Mantel was born on July 6, 1952, in Glossop, England. She graduated from the University of Sheffield in 1973 and, that same year, married geologist Gerald McEwan. Her debut novel, Every Day is Mother's Day, was published in 1985.
She was best known for her Cromwell trilogy, which centered on the Tudor-era figure Thomas Cromwell and comprised the novels Wolf Hall, Bring Up the Bodies, and The Mirror and the Light. In all, she authored 15 books: 12 novels, two story collections, and a memoir.

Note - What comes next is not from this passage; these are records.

[config.mk]
export PLATFORM = sky130hd
export DESIGN_NAME = rtccs_top
export DESIGN_NICKNAME = d
export VERILOG_FILES = /design/src/rtccs_pkg.sv /design/src/rtccs_alarm_flag.sv /design/src/rtccs_top.sv
export SDC_FILE = /design/constraint.sdc
export NUM_CORES = 1
export LEC_CHECK = 0
export BUFFER_PORTS_ARGS = -buffer_cell sky130_fd_sc_hd__buf_2
export CAP_MARGIN = 20
export CORE_UTILIZATION = 52
export CTS_BUF_LIST = sky130_fd_sc_hd__clkbuf_4 sky130_fd_sc_hd__clkbuf_8 sky130_fd_sc_hd__clkbuf_16
export CTS_CLUSTER_SIZE = 10
export DETAILED_ROUTE_END_ITERATION = 7
export PLACE_DENSITY = 0.78
export SETUP_SLACK_MARGIN = 0.4
export SLEW_MARGIN = 20
export SYNTH_ARGS = -nofsm -noshare
export SYNTH_HDL_FRONTEND = slang
export SYNTH_SLANG_ARGS = --single-unit
[constraint.sdc]
create_clock -name clk -period 2.4 [get_ports clk]
set_input_delay 0.12 -clock clk [delete_from_list [all_inputs] [get_ports clk]]
set_output_delay 0.12 -clock clk [all_outputs]
set_load 0.03 [all_outputs]
[src/rtccs_pkg.sv]
// Notes on behaviour
// - Clock out runs if either disable clear, pin high.
// - Test bit zero normal, one test mode.
// - Select 000 keeps interrupt high, 001 low.
// - Select 010/011 give 2 Hz/1 Hz square wave.
// - Select 1xx asserts level per second/minute/hour/month.
// - Level assertion follows the seconds increment.
// - Adjustment stretches (positive) or shortens (negative) low phase every twenty seconds.
// - Seconds increment trails pulse falling edge ~92 us.
// - Seconds write clears divider, drives interrupt low in 2 Hz/1 Hz select.
// - After power loss status reads halt flag only.
// - Threshold select: zero 2.1 V, one 1.6 V.
// - Low-voltage flag sticks; write zero clears, rearms.
// - Scratch bit read/write, cleared by halt flag.
// - Halt flag sets on oscillator stop, sticks.
// - Halt detection only while chip enable low.
// - Halt clears adjustment and both control registers.
// - Writing zero clears halt flag; one ignored.
// - Periodic flag mirrors periodic interrupt drive.
// - Level mode: writing zero releases until next period.
// - Enabled alarm flag sets ~61 us after match.
// - Writing zero releases alarm until next match.
// - Alarm flag reads zero while its enable clear.
// - Alarm enable bits gate alarms, default off.
package rtccs_pkg;

  // ------------------------------------------------------------------
  // Register map
  // ------------------------------------------------------------------
  localparam logic [3:0] RTCCS_ADDR_SECONDS = 4'h0;
  localparam logic [3:0] RTCCS_ADDR_CTRL_ONE = 4'he;
  localparam logic [3:0] RTCCS_ADDR_CTRL_TWO = 4'hf;
  localparam logic [7:0] RTCCS_RD_UNMAPPED  = 8'h00;

  // ------------------------------------------------------------------
  // Timing, given in microseconds and seconds; the microsecond figures are converted to crystal periods
  // ------------------------------------------------------------------
  localparam int unsigned RTCCS_XTAL_HZ       = 32768;
  localparam int unsigned RTCCS_US_PER_S      = 1000000;
  localparam int unsigned RTCCS_SEC_DELAY_US  = 92;
  localparam int unsigned RTCCS_ALARM_DLY_US  = 61;
  localparam int unsigned RTCCS_ADJ_MAX_US    = 3784;
  localparam int unsigned RTCCS_ADJ_PERIOD_S  = 20;
  localparam int unsigned RTCCS_DIV_WIDTH     = 15;
  localparam int unsigned RTCCS_SEC_DELAY_TICKS =
    (RTCCS_SEC_DELAY_US * RTCCS_XTAL_HZ + RTCCS_US_PER_S / 2) / RTCCS_US_PER_S;
  localparam int unsigned RTCCS_ALARM_DLY_TICKS =
    (RTCCS_ALARM_DLY_US * RTCCS_XTAL_HZ + RTCCS_US_PER_S / 2) / RTCCS_US_PER_S;
  localparam int unsigned RTCCS_ADJ_MAX_TICKS =
    (RTCCS_ADJ_MAX_US * RTCCS_XTAL_HZ) / RTCCS_US_PER_S;

  // ------------------------------------------------------------------
  // Types
  // ------------------------------------------------------------------
  typedef enum logic [2:0] {
    RTCCS_PER_OFF, RTCCS_PER_LOW, RTCCS_PER_2HZ, RTCCS_PER_1HZ,
    RTCCS_PER_SEC, RTCCS_PER_MIN, RTCCS_PER_HOUR, RTCCS_PER_MONTH
  } rtccs_per_sel_t;

  typedef struct packed {
    logic           weekly_alarm_enable;
    logic           daily_alarm_enable;
    logic           hour_24;
    logic           clock_out_disable_b;
    logic           test_mode;
    rtccs_per_sel_t periodic_select;
  } rtccs_ctrl_one_t;

  typedef struct packed {
    logic voltage_threshold_select;
    logic low_voltage_flag;
    logic scratch;
    logic oscillator_halt_flag;
    logic clock_out_disable_a;
    logic periodic_interrupt_flag;
    logic weekly_alarm_flag;
    logic daily_alarm_flag;
  } rtccs_ctrl_two_t;

  typedef struct packed {
    logic [3:0] addr;
    logic [7:0] wdata;
    logic       wr;
    logic       rd;
  } rtccs_reg_req_t;

  typedef struct packed {
    logic second_zero;
    logic minute_zero;
    logic hour_zero;
    logic month_first;
  } rtccs_cal_t;

  localparam rtccs_ctrl_one_t RTCCS_CTRL_ONE_RST = 8'h00;
  localparam rtccs_ctrl_two_t RTCCS_CTRL_TWO_RST = 8'h10;

endpackage

[src/rtccs_alarm_flag.sv]
`timescale 1ns/1ps
module rtccs_alarm_flag
  import rtccs_pkg::*;
#(
  parameter int unsigned DELAY_TICKS = RTCCS_ALARM_DLY_TICKS
) (
  input  wire logic clk,
  input  wire logic rst,
  input  wire logic step,
  input  wire logic match,
  input  wire logic enable,
  input  wire logic kill,
  input  wire logic clear_req,
  output logic      flag
);

  if (DELAY_TICKS < 1 || DELAY_TICKS > 15) begin : g_chk
    $error("alarm delay out of range");
  end

  logic [3:0] dly_q;
  logic       flag_q;
  logic       set_now;

  assign set_now = step && dly_q == 4'h1;

  always_ff @(posedge clk) begin
    if (rst || kill || !enable) begin
      dly_q <= 4'h0;
    end else if (match) begin
      dly_q <= 4'(DELAY_TICKS);
    end else if (step && dly_q != 4'h0) begin
      dly_q <= dly_q - 4'h1;
    end
  end

  // Set wins over a clearing write landing in the same cycle.
  always_ff @(posedge clk) begin
    if (rst || kill || !enable) begin
      flag_q <= 1'b0;
    end else if (set_now) begin
      flag_q <= 1'b1;
    end else if (clear_req) begin
      flag_q <= 1'b0;
    end
  end

  assign flag = flag_q && enable;
endmodule // rtccs_alarm_flag

[src/rtccs_top.sv]
`timescale 1ns/1ps
module rtccs_top
  import rtccs_pkg::*;
#(
  parameter int unsigned DIV_WIDTH     = RTCCS_DIV_WIDTH,
  parameter int unsigned ADJ_MAX_TICKS = RTCCS_ADJ_MAX_TICKS
) (
  input  wire logic            clk,
  input  wire logic            rst,
  input  wire rtccs_reg_req_t  reg_req,
  output logic [7:0]           reg_rdata,
  input  wire logic            xtal_clk_pin,
  input  wire logic            clock_out_control_pin,
  input  wire logic            chip_enable_pin,
  input  wire logic            osc_halt_sense_pin,
  input  wire logic            supply_below_2v1_pin,
  input  wire logic            supply_below_1v6_pin,
  input  wire rtccs_cal_t      cal,
  input  wire logic            weekly_alarm_match,
  input  wire logic            daily_alarm_match,
  input  wire logic            adj_active,
  input  wire logic [7:0]      adj_ticks,
  output logic                 crystal_clock_out_pin,
  output logic                 interrupt_out_pin,
  output logic                 seconds_tick,
  output logic                 osc_adjust_clear,
  output logic                 voltage_threshold_select,
  output logic                 test_mode,
  output logic                 hour_24_mode
);

  if (DIV_WIDTH < 9 || DIV_WIDTH > 24 || ADJ_MAX_TICKS > 128) begin : g_chk
    $error("divider width or adjustment range not supported");
  end

  // ------------------------------------------------------------------
  // Pin synchronisers and crystal edge
  // ------------------------------------------------------------------
  logic [5:0] pin_m_q;
  logic [5:0] pin_s_q;
  logic       xtal_prev_q;
  logic       xtal_s, clock_out_control_pin_s, ce_s, halt_s, lo21_s, lo16_s;

  always_ff @(posedge clk) begin
    if (rst) begin
      pin_m_q <= 6'h00;
      pin_s_q <= 6'h00;
    end else begin
      pin_m_q <= {xtal_clk_pin, clock_out_control_pin, chip_enable_pin,
                  osc_halt_sense_pin, supply_below_2v1_pin, supply_below_1v6_pin};
      pin_s_q <= pin_m_q;
    end
  end

  assign {xtal_s, clock_out_control_pin_s, ce_s, halt_s, lo21_s, lo16_s} = pin_s_q;

  always_ff @(posedge clk) begin
    if (rst) begin
      xtal_prev_q <= 1'b0;
    end else begin
      xtal_prev_q <= xtal_s;
    end
  end

  // ------------------------------------------------------------------
  // Register decode
  // ------------------------------------------------------------------
  rtccs_ctrl_one_t ctrl_one_q;
  rtccs_ctrl_two_t wr2;
  rtccs_ctrl_two_t rd2;
  logic            wr_sec, wr_one, wr_two;
  logic            vts_q, lowv_q, scratch_q, halt_q, dis_a_q;
  logic            halt_event, lowv_event;
  logic            periodic_active, wflag, dflag;
  logic [7:0]      rdata_q;

  assign wr2    = rtccs_ctrl_two_t'(reg_req.wdata);
  assign wr_sec = reg_req.wr && reg_req.addr == RTCCS_ADDR_SECONDS;
  assign wr_one = reg_req.wr && reg_req.addr == RTCCS_ADDR_CTRL_ONE;
  assign wr_two = reg_req.wr && reg_req.addr == RTCCS_ADDR_CTRL_TWO;

  // The detector is blind while the serial link is selected.
  assign halt_event = !ce_s && halt_s;
  assign lowv_event = !lowv_q && (vts_q ? lo16_s : lo21_s);

  // ------------------------------------------------------------------
  // Control register one
  // ------------------------------------------------------------------
  always_ff @(posedge clk) begin
    if (rst || halt_event) begin
      ctrl_one_q <= RTCCS_CTRL_ONE_RST;
    end else if (wr_one) begin
      ctrl_one_q <= rtccs_ctrl_one_t'(reg_req.wdata);
    end
  end

  // ------------------------------------------------------------------
  // Control and status register two
  // ------------------------------------------------------------------
  always_ff @(posedge clk) begin
    if (rst || halt_event) begin
      vts_q     <= RTCCS_CTRL_TWO_RST.voltage_threshold_select;
      scratch_q <= RTCCS_CTRL_TWO_RST.scratch;
      dis_a_q   <= RTCCS_CTRL_TWO_RST.clock_out_disable_a;
    end else if (wr_two) begin
      vts_q     <= wr2.voltage_threshold_select;
      scratch_q <= wr2.scratch;
      dis_a_q   <= wr2.clock_out_disable_a;
    end
  end

  always_ff @(posedge clk) begin
    if (rst || halt_event) begin
      lowv_q <= RTCCS_CTRL_TWO_RST.low_voltage_flag;
    end else if (lowv_event) begin
      lowv_q <= 1'b1;
    end else if (wr_two && !wr2.low_voltage_flag) begin
      lowv_q <= 1'b0;
    end
  end

  always_ff @(posedge clk) begin
    if (rst) begin
      halt_q <= RTCCS_CTRL_TWO_RST.oscillator_halt_flag;
    end else if (halt_event) begin
      halt_q <= 1'b1;
    end else if (wr_two && !wr2.oscillator_halt_flag) begin
      halt_q <= 1'b0;
    end
  end

  always_ff @(posedge clk) begin
    if (rst) begin
      osc_adjust_clear <= 1'b0;
    end else begin
      osc_adjust_clear <= halt_event;
    end
  end

  // ------------------------------------------------------------------
  // Sub-second divider with adjustment
  // ------------------------------------------------------------------
  logic [DIV_WIDTH-1:0] div_q;
  logic [7:0]           pause_q;
  logic [7:0]           adj_raw, adj_mag;
  logic [3:0]           sec_dly_q;
  logic [4:0]           sec20_q;
  logic                 step, second_edge, adj_now, tick_seen_q;

  // Test mode runs the divider on every system clock.
  assign step        = ctrl_one_q.test_mode ? 1'b1 : (xtal_s && !xtal_prev_q);
  assign second_edge = step && pause_q == 8'h00 && (&div_q) && !wr_sec;
  assign adj_now     = adj_active && sec20_q == 5'h00;
  assign adj_raw     = adj_ticks[7] ? 8'(-adj_ticks) : adj_ticks;
  assign adj_mag     = (adj_raw > 8'(ADJ_MAX_TICKS)) ? 8'(ADJ_MAX_TICKS) : adj_raw;

  // A positive step stalls the divider at zero, stretching the low phase;
  // a negative one skips counts at the start of the low phase.
  always_ff @(posedge clk) begin
    if (rst || wr_sec) begin
      div_q   <= '0;
      pause_q <= 8'h00;
    end else if (step && pause_q != 8'h00) begin
      pause_q <= pause_q - 8'h01;
    end else if (second_edge) begin
      div_q   <= (adj_now && adj_ticks[7]) ?
                 {{(DIV_WIDTH-8){1'b0}}, adj_mag} : '0;
      pause_q <= (adj_now && !adj_ticks[7]) ? adj_mag : 8'h00;
    end else if (step) begin
      div_q <= div_q + 1'b1;
    end
  end

  always_ff @(posedge clk) begin
    if (rst || wr_sec) begin
      sec_dly_q <= 4'h0;
    end else if (second_edge) begin
      sec_dly_q <= 4'(RTCCS_SEC_DELAY_TICKS);
    end else if (step && sec_dly_q != 4'h0) begin
      sec_dly_q <= sec_dly_q - 4'h1;
    end
  end

  always_ff @(posedge clk) begin
    if (rst) begin
      seconds_tick <= 1'b0;
      tick_seen_q  <= 1'b0;
    end else begin
      seconds_tick <= step && sec_dly_q == 4'h1 && !wr_sec;
      tick_seen_q  <= seconds_tick;
    end
  end

  always_ff @(posedge clk) begin
    if (rst) begin
      sec20_q <= 5'h00;
    end else if (seconds_tick) begin
      sec20_q <= (sec20_q == 5'(RTCCS_ADJ_PERIOD_S - 1)) ? 5'h00 : sec20_q + 5'h01;
    end
  end

  // ------------------------------------------------------------------
  // Periodic interrupt
  // ------------------------------------------------------------------
  logic lvl_q, lvl_hit, is_level;

  assign is_level = ctrl_one_q.periodic_select >= RTCCS_PER_SEC;

  // Calendar levels settle one clock after the seconds tick, hence tick_seen_q.
  always_comb begin
    case (ctrl_one_q.periodic_select)
      RTCCS_PER_SEC:   lvl_hit = 1'b1;
      RTCCS_PER_MIN:   lvl_hit = cal.second_zero;
      RTCCS_PER_HOUR:  lvl_hit = cal.second_zero && cal.minute_zero;
      RTCCS_PER_MONTH: lvl_hit = (&cal);
      default:         lvl_hit = 1'b0;
    endcase
  end

  always_ff @(posedge clk) begin
    if (rst || halt_event || !is_level) begin
      lvl_q <= 1'b0;
    end else if (tick_seen_q && lvl_hit) begin
      lvl_q <= 1'b1;
    end else if (wr_two && !wr2.periodic_interrupt_flag) begin
      lvl_q <= 1'b0;
    end
  end

  always_comb begin
    case (ctrl_one_q.periodic_select)
      RTCCS_PER_OFF: periodic_active = 1'b0;
      RTCCS_PER_LOW: periodic_active = 1'b1;
      RTCCS_PER_2HZ: periodic_active = !div_q[DIV_WIDTH-2];
      RTCCS_PER_1HZ: periodic_active = !div_q[DIV_WIDTH-1];
      default:       periodic_active = lvl_q;
    endcase
  end

  // ------------------------------------------------------------------
  // Alarm flags
  // ------------------------------------------------------------------
  rtccs_alarm_flag #(.DELAY_TICKS(RTCCS_ALARM_DLY_TICKS)) u_weekly (
    .clk       (clk),
    .rst       (rst),
    .step      (step),
    .match     (weekly_alarm_match),
    .enable    (ctrl_one_q.weekly_alarm_enable),
    .kill      (halt_event),
    .clear_req (wr_two && !wr2.weekly_alarm_flag),
    .flag      (wflag)
  );

  rtccs_alarm_flag #(.DELAY_TICKS(RTCCS_ALARM_DLY_TICKS)) u_daily (
    .clk       (clk),
    .rst       (rst),
    .step      (step),
    .match     (daily_alarm_match),
    .enable    (ctrl_one_q.daily_alarm_enable),
    .kill      (halt_event),
    .clear_req (wr_two && !wr2.daily_alarm_flag),
    .flag      (dflag)
  );

  // ------------------------------------------------------------------
  // Pins and read port
  // ------------------------------------------------------------------
  always_ff @(posedge clk) begin
    if (rst) begin
      interrupt_out_pin     <= 1'b1;
      crystal_clock_out_pin <= 1'b0;
    end else begin
      interrupt_out_pin     <= !(periodic_active || wflag || dflag);
      crystal_clock_out_pin <= xtal_s && clock_out_control_pin_s &&
                               !(dis_a_q && ctrl_one_q.clock_out_disable_b);
    end
  end

  assign voltage_threshold_select = vts_q;
  assign test_mode                = ctrl_one_q.test_mode;
  assign hour_24_mode             = ctrl_one_q.hour_24;

  always_comb begin
    rd2 = '{voltage_threshold_select: vts_q, low_voltage_flag: lowv_q,
            scratch: scratch_q, oscillator_halt_flag: halt_q,
            clock_out_disable_a: dis_a_q,
            periodic_interrupt_flag: periodic_active,
            weekly_alarm_flag: wflag, daily_alarm_flag: dflag};
  end

  always_ff @(posedge clk) begin
    if (rst) begin
      rdata_q <= RTCCS_RD_UNMAPPED;
    end else if (reg_req.rd) begin
      case (reg_req.addr)
        RTCCS_ADDR_CTRL_ONE: rdata_q <= ctrl_one_q;
        RTCCS_ADDR_CTRL_TWO: rdata_q <= rd2;
        default:             rdata_q <= RTCCS_RD_UNMAPPED;
      endcase
    end
  end

  assign reg_rdata = rdata_q;
endmodule // rtccs_top

* Yosys cells after proc, flatten, opt, wreduce, memory -nomap -nowiden
Index checks and enable logic that the tools add are counted.
** Storage, ports and cells
- Register bits after elaboration :: 82
- Logic and storage cells :: 163
** Operators by class
- $add $sub $neg :: 7
- Order comparisons :: 2
- Equality and inequality tests :: 13
- Muxes and demuxes :: 28
- Bitwise gates (word level) :: 1
- Reductions and logical operators :: 80
** Operators by type and width (number)
- $mux 8 :: 6
- $logic_and 1x1->1 :: 32
- $mux 15 :: 2
- $reduce_bool 2->1 :: 9
- $logic_not 1->1 :: 17
- $pmux 8 s2 :: 1
- $add 15x1->15 const B :: 1
- $reduce_and 15->1 :: 1
- $eq 3x3->1 const B :: 4
- $eq 4x1->1 const B :: 3
- $mux 2 :: 6
- $reduce_bool 4->1 :: 3
- $sub 4x1->4 const B :: 3
- $mux 1 :: 10
- $eq 4x4->1 const B :: 2
- $gt 8x7->1 const B :: 1
- $logic_not 8->1 :: 1
- $neg 8->8 :: 1
- $pmux 1 s4 :: 2
- $reduce_bool 8->1 :: 1
- $reduce_or 2->1 :: 4
- $sub 8x1->8 const B :: 1
- $logic_or 1x1->1 :: 7
- $eq 3x2->1 const B :: 2
- other kinds (11) :: 11

* Longest topological paths before layout
- Word-level depth :: 8
- Mapped depth :: 8

* Cells and area by module
A second synthesis with hierarchy kept.
** Unflattened totals
- Cells, all modules :: 486
- Area, all modules :: 4205.3 um2
** By module, submodules not included
- rtccs_top :: instances 1, cells an instance 426, area an instance 3632.2 um2
- rtccs_alarm_flag :: instances 2, cells an instance 30, area an instance 286.5 um2

* Worst setup path before layout
Ideal clock, no wire load.
- Path kind :: register to register
- Start :: register div_q[0]
- End :: register div_q[6]
- Library setup time :: 0.079 ns
- Data arrival time :: 2.260 ns
- Required time :: 2.321 ns
- Slack :: 0.060 ns
- Stages on the path, launching flop included :: 9
- Cells stage by stage :: dfxtp_1 > ha_1 > clkbuf_2 > nand4_1 > or4_4 > or4b_4 > and4bb_4 > o221ai_2 > a211oi_2
** Between the ends
- Cells in the longest elaborated chain, start to end :: 5
- Elaborated cells between the ends (all ways) :: 8
- Those cells by class :: 1 x add/sub; 2 x mux; 5 x reduce/logical
** Ends and longest elaborated chain
- start: declaration :: line rtccs_top.sv:143 : logic [DIV_WIDTH-1:0] div_q;
- start signal: assignment :: line rtccs_top.sv:166 : div_q <= (adj_now && adj_ticks[7]) ?
- start signal: assignment :: line rtccs_top.sv:170 : div_q <= div_q + 1'b1;
- branches (longest 5 deep; another with $add 15x1->15)
Several ways; the timed one is not identified. The select of a mux whose other input is x is not followed.
A chain may end at the register's enable or synchronous reset.

* Worst setup path in the final report
Same ends and word-level chain as after synthesis.

==> impl_metrics.ini <==
[synthesis]
netlist_area_mm2 = 0.003998
synth_area_per_cell_um2 = 8.175
synth_cell_type_count = 55
synth_nets = 540
yosysWarnings = 0
synth_top_cell_by_area = dfxtp_1
synth_area_leaders = dfxtp_1 41%, nand2_1 5.5%, nor2_1 4.9%
yosysMostFrequentCell = dfxtp_1
synth_ff_type = dfxtp_1
ys_async_sr_fraction_pct = 0
synth_edf_count = 0
yosysSeqAreaShare_pct = 41.06
syn_inst = 489
ys_ff_latch = 82
synth_top_area_share_pct = 41.06
netlist_top_cells_count = 82 x dfxtp_1, 59 x nand2_1, 52 x nor2_1

[flow_run]
drv_cap = 0

[sta]
finalHoldViolCount = 0
finalSetupViolCount = 0
rsz0062_at_grt = true
fin_setup_tns_ps = 0
slew_headroom_pct = 40.59
fmax_mhz = 444.9
tightest_slew_ps = 891.1
whs_ps = 13.53
fin_crit_ps = 2248
setup_ws_ps = 152.4
finalMaxSlewViolations = 0
skew_ps = 11.19
period_share_pct = 93.65

[status]
status = finished, final reports clean

[placed_design]
place.gp.congestion = 0.8875
place_ws_ps = 77.94
portBuffers = 51
place_hpwl_um = 6953
place_area_mm2 = 0.004404
place_inst = 635

[worst_setup_path]
setup.worst_path.end_class = flip-flop
crit_fanout = 7
required_ps = 2690
rr_startpoint = div_q[0]$_SDFFE_PP0P_
setup.worst_path.start = div_q[0]$_SDFFE_PP0P_
critPathLaunchType = flip-flop
regToRegSetupSlack_ps = 150
crit_type = reg2reg
cp.arrival_ps = 2530

[finish]
syn_to_final_growth_pct = 24.69
fin_util_pct = 68.00
final_cells = 674
nNetsFinal = 621
drive_gt1_share_pct = 24.87
fillCellCount = 598
final_area_mm2 = 0.004985
n_antenna_cell = 0

[global_route]
grt_pass1_wl_um = 15590
grt_overflow = 0
grt_pass1_vias = 3513
grt_max_degree = 22
track_usage_pct = 25.41
antenna_found_initial = 0

[power]
power_mw = 2.761
peakVddDrop_mv = 0.4125
powerDensity_mw_per_mm2 = 553.9
p_leak_nw = 1.948

[detailed_routing]
wire_per_inst_um = 15.33
drc = 0
viasPerCell = 5.785
dr.pass1.iters = 5
first_iter_violations = 256
via_count = 3899
wl_um = 10330
ant_nets = 0

[worst_hold_path]
hp-class = in2reg
holdCritStartpoint = reg_req[7]

[clock_network]
cts.htree.levels = 3
clock_latency_ps = 360
clkTransAtPathRegs_ps = 80
cts_sinks = 82
cts_tree = done
cts_buffers = 9
cts_buffer_depth = 2
cts_root_buffer = clkbuf_8

[floorplan]
die_h_um = 89.68
dieArea_mm2 = 0.008043
start_util_pct = 54.53
io_pins = 52
die_w_um = 89.68
rows = 31
core_area_mm2 = 0.007331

Mantel's Cromwell trilogy earned both critical acclaim and bestseller status. The author won her first Man Booker Prize in 2009 for Wolf Hall and her second for the its 2012 sequel Bring Up the Bodies. The trilogy's conclusion, The Mirror and the Light, was longlisted for the Booker Prize. According to NPD Bookscan, Wolf Hall has sold more than 600,000 copies and Bring Up the Bodies more than 300,000 in the U.S. The Mirror and the Light, published in March 2020, debuted at #1 on the New York Times bestsellers list and has sold more than 135,000 copies.
"I've had Cromwell in view all my writing career," Mantel told PW in a 2020 interview. "It seemed like a story with endless ambiguity, which is what sustains a writer.... There’s so much we will never know, and what attracts me as a novelist is the combination of documented fact—the heavily-inked paper—and what’s missing and unknown—the white space."
Mantel was the winner of a National Book Critics Circle Award, Costa Book Award, David Cohen Prize, and British Academy President's Medal, and has twice been named U.K. Author of the Year by the British Book Awards. In 2014, she was made a dame of the United Kingdom.
“That we won't have the pleasure of any more of her words is unbearable,” her longtime editor, Nicholas Pearson, told PBS after her death. “What we do have is a body of work that will be read for generations." He also mentioned that, as recently as a month before her sudden death, Mantel had been working on a new novel.
“From her epic trilogy on the life of Thomas Cromwell to her poignant memoir and her cutting-edge short stories, everything about Hilary Mantel’s writing was perfection on the page and a gift for readers,” Mantel's U.S. publisher, Macmillan, said in a statement. “But moreover, we will miss her great spirit and kindness, and remember her with tremendous affection.”